[Opening Source data section]
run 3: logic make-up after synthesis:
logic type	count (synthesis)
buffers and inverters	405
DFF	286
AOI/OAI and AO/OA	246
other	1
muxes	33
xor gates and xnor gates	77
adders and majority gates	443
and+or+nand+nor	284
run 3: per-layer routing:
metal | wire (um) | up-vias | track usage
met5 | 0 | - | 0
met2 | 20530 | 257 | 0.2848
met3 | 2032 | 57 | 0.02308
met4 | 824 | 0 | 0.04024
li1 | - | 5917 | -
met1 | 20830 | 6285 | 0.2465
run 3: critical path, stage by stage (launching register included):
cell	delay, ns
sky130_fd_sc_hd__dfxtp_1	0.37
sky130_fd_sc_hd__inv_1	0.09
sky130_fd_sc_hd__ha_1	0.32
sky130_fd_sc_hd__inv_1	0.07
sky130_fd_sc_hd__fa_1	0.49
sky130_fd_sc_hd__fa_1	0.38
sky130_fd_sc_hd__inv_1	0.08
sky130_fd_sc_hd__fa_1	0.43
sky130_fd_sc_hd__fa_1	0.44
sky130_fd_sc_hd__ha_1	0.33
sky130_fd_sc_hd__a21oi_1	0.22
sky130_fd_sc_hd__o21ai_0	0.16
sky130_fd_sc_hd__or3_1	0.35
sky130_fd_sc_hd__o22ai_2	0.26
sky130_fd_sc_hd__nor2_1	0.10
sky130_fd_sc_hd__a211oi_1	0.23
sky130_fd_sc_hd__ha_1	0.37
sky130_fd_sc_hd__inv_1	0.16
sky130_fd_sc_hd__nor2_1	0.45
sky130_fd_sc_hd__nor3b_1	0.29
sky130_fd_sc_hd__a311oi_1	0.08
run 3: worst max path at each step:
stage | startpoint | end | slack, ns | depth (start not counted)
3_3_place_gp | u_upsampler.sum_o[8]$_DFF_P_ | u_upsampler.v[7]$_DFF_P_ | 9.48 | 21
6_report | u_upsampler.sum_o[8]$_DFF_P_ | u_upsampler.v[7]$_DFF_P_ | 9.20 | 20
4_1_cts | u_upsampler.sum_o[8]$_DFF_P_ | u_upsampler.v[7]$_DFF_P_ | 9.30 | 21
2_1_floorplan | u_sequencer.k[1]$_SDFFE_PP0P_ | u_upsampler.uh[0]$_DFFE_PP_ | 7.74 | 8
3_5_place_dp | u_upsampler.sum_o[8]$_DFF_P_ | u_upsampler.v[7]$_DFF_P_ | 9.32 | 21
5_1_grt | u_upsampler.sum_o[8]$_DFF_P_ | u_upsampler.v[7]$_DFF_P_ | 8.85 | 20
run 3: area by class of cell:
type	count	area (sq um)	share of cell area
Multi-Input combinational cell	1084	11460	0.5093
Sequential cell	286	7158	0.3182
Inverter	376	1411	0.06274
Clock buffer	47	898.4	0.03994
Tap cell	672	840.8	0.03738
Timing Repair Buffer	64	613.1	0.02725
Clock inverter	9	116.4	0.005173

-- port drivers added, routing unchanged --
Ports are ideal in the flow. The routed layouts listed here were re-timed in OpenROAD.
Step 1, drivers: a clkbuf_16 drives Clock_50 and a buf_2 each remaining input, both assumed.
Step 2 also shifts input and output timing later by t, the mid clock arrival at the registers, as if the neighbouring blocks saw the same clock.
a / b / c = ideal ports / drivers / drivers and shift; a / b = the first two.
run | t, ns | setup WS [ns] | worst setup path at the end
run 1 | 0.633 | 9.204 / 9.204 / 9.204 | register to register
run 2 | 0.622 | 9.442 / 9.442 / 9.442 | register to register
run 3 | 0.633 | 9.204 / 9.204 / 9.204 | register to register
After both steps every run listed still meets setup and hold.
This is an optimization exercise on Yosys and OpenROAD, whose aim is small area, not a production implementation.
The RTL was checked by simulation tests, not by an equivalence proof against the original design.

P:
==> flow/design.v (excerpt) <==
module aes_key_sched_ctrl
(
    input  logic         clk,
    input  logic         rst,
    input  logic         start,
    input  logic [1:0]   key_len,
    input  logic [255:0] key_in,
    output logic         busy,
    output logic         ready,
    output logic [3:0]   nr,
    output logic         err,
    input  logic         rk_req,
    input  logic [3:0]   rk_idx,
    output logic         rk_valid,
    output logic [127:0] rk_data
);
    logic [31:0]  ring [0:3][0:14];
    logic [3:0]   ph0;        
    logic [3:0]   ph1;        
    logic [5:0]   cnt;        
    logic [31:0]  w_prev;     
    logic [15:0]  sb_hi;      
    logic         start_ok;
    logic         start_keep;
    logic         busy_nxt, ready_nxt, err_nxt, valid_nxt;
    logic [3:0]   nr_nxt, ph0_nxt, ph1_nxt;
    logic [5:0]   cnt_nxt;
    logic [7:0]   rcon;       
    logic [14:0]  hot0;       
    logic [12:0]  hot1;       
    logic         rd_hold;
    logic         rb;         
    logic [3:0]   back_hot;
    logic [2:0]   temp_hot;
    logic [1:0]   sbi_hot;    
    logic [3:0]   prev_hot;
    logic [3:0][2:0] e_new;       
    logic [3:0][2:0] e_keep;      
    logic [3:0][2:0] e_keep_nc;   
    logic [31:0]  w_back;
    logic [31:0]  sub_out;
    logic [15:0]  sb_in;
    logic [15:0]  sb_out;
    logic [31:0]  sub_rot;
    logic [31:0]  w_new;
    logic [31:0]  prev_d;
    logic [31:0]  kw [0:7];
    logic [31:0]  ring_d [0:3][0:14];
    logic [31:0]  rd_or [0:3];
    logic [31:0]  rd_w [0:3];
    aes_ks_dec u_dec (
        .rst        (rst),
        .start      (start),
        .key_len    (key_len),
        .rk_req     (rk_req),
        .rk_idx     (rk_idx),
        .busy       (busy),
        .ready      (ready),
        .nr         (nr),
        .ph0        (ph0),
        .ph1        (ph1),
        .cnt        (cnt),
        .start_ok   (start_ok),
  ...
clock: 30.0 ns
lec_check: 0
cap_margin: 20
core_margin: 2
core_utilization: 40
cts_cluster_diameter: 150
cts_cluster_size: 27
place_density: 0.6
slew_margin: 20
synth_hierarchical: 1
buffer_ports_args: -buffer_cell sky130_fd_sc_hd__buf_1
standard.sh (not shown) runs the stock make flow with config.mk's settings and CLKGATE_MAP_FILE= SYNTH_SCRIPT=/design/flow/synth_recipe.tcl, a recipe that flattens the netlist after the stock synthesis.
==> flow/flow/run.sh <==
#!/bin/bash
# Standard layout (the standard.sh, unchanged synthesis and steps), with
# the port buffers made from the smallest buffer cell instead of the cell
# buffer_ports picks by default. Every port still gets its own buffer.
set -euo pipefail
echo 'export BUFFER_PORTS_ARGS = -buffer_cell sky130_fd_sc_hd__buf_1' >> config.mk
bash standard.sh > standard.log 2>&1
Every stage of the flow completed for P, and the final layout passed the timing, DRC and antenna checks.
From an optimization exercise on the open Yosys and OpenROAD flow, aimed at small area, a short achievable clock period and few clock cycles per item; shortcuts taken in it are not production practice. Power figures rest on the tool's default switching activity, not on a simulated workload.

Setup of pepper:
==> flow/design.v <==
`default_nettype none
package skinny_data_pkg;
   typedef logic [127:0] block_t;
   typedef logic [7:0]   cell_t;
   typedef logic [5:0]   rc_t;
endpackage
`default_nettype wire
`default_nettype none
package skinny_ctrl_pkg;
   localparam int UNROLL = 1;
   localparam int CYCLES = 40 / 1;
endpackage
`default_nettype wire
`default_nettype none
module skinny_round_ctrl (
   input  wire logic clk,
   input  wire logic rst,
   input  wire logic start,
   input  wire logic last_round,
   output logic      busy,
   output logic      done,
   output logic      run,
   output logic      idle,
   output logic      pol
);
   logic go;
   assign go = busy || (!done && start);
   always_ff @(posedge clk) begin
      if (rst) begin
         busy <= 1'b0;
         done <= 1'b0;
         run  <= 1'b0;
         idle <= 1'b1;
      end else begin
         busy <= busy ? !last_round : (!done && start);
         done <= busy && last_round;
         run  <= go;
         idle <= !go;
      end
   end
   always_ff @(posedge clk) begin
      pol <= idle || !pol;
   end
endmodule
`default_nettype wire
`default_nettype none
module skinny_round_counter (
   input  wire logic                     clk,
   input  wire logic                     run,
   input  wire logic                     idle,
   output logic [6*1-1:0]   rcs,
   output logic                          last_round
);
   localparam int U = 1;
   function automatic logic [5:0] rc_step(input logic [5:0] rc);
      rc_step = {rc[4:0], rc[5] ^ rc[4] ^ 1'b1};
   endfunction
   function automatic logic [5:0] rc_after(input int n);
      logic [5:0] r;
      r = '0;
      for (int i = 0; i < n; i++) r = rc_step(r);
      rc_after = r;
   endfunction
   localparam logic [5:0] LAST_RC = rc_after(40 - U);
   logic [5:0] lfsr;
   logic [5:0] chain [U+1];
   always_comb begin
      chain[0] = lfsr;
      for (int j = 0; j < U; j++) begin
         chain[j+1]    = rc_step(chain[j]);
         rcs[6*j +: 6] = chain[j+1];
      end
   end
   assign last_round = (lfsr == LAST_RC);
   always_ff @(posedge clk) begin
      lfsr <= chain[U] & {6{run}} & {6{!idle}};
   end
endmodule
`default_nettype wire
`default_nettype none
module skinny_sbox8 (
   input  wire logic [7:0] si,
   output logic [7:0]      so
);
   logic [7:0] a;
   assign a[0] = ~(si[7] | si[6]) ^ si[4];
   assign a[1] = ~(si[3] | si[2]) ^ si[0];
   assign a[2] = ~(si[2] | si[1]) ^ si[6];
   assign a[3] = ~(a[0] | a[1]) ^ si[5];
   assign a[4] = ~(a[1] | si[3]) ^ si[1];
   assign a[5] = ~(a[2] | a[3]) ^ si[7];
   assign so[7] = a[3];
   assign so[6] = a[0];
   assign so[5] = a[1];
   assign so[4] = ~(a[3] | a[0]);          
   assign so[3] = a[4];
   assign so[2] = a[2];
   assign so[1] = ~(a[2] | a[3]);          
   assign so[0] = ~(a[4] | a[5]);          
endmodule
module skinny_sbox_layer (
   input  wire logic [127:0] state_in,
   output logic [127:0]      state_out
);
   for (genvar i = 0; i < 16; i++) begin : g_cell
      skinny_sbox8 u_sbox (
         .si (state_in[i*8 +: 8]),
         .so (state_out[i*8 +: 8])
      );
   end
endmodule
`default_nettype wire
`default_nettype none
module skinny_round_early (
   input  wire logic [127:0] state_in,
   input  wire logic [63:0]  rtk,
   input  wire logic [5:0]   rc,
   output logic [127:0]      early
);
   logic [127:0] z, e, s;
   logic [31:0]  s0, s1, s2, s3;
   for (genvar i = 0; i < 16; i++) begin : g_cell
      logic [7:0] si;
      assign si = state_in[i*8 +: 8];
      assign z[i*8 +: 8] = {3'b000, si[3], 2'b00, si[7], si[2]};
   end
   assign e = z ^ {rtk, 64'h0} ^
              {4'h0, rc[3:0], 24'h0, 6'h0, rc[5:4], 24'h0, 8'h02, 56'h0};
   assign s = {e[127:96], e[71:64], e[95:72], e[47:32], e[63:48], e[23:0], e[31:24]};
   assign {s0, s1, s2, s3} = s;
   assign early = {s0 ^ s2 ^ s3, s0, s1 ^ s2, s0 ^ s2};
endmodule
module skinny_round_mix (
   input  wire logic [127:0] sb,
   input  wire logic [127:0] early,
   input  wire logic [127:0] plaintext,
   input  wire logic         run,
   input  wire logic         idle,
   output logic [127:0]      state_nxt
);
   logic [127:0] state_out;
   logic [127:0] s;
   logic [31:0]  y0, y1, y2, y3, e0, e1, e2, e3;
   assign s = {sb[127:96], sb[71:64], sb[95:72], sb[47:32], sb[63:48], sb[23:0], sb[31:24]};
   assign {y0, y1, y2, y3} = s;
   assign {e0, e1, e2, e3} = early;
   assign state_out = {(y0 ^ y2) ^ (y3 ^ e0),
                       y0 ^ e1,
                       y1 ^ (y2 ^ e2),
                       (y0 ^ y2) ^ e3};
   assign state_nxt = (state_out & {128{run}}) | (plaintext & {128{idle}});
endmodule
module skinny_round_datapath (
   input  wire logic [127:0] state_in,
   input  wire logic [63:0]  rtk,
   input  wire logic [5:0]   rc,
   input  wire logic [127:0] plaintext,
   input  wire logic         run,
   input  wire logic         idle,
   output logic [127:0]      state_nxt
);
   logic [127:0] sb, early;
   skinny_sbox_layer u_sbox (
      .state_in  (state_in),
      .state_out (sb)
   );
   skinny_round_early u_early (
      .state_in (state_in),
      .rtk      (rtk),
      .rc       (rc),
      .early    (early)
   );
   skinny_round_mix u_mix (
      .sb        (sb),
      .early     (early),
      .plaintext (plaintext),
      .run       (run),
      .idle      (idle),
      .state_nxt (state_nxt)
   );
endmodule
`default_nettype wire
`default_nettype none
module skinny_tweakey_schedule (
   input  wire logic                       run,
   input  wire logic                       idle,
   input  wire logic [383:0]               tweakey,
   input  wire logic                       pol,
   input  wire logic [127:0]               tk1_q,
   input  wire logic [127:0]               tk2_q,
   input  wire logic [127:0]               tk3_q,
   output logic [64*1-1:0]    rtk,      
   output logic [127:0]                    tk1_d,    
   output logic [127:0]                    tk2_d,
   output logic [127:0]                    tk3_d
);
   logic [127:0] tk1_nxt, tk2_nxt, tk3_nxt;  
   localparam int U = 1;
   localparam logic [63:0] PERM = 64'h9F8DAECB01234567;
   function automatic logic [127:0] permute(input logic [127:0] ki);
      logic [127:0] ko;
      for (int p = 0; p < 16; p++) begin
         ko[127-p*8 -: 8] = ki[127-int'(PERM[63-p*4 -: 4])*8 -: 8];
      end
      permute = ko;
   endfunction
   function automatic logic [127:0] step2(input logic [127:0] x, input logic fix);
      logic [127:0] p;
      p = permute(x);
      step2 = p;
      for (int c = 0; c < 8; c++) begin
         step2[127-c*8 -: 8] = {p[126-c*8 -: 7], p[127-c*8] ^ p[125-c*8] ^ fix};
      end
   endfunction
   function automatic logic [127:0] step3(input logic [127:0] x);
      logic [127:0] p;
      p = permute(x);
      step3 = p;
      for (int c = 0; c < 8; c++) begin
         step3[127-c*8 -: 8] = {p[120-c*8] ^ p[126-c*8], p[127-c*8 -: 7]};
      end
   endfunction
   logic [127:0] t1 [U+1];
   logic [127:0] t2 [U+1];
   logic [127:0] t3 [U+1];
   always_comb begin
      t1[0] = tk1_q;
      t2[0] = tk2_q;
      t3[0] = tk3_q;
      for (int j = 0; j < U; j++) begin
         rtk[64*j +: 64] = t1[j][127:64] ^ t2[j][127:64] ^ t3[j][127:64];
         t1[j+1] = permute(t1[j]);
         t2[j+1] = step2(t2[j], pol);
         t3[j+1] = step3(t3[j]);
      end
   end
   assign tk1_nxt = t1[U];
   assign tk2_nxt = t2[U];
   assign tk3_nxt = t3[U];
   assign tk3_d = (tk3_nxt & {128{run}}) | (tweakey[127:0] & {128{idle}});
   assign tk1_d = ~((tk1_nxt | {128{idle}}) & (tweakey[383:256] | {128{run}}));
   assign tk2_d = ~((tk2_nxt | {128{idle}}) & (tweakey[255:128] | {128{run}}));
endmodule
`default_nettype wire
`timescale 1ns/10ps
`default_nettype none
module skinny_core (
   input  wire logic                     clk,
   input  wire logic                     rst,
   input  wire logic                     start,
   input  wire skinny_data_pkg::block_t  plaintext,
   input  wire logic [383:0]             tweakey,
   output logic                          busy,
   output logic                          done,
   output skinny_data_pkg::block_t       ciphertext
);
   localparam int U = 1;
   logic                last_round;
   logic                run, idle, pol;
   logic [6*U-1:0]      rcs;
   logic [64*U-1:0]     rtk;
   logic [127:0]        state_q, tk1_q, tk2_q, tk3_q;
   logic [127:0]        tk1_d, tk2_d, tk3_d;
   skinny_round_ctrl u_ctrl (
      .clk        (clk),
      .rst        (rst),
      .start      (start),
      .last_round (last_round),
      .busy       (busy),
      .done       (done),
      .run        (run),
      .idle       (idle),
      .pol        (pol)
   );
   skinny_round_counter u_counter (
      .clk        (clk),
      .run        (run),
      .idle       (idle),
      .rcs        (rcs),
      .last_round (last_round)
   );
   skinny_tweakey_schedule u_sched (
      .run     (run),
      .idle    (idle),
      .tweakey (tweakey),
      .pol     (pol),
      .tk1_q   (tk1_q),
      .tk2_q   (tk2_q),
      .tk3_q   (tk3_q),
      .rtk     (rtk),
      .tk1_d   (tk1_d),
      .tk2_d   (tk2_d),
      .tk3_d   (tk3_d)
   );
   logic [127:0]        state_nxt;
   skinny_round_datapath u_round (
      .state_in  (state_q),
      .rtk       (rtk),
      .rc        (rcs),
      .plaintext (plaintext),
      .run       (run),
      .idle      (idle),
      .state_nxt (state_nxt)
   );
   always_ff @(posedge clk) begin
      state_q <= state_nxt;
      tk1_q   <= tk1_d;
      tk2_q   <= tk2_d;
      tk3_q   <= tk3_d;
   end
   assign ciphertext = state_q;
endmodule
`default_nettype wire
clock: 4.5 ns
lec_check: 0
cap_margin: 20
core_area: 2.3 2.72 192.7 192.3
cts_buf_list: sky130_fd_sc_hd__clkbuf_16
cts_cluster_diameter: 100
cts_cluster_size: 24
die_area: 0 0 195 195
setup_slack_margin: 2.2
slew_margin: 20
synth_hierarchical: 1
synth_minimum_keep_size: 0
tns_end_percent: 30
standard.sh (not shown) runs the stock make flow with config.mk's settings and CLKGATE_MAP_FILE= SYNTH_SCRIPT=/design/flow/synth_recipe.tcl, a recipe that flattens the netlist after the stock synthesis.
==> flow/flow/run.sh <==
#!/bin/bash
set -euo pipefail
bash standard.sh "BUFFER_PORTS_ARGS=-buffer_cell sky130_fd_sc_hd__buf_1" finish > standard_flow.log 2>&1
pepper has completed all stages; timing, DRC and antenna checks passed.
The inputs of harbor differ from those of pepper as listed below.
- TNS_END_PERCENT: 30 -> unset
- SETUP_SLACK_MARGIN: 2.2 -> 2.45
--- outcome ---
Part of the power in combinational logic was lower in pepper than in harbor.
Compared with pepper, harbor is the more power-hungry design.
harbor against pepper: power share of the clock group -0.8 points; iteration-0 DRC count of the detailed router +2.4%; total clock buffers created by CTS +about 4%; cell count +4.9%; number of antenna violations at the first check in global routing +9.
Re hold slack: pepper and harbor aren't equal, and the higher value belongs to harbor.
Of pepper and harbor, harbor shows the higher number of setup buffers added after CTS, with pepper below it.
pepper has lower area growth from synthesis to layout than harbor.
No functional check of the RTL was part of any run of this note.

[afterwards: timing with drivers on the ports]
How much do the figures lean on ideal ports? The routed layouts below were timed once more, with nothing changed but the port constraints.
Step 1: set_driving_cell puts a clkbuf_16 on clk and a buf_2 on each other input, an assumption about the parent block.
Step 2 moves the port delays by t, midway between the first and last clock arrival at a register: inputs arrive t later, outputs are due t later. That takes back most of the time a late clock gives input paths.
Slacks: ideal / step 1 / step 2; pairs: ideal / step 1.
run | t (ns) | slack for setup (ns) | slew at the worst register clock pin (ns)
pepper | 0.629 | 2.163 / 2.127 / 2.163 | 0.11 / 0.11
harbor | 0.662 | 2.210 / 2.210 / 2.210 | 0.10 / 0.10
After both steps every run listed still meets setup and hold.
[Closing Source data section]
*The task*
Please report every line of the records above that contains the word "gates".

*Solution for this problem*
xor gates and xnor gates	77
adders and majority gates	443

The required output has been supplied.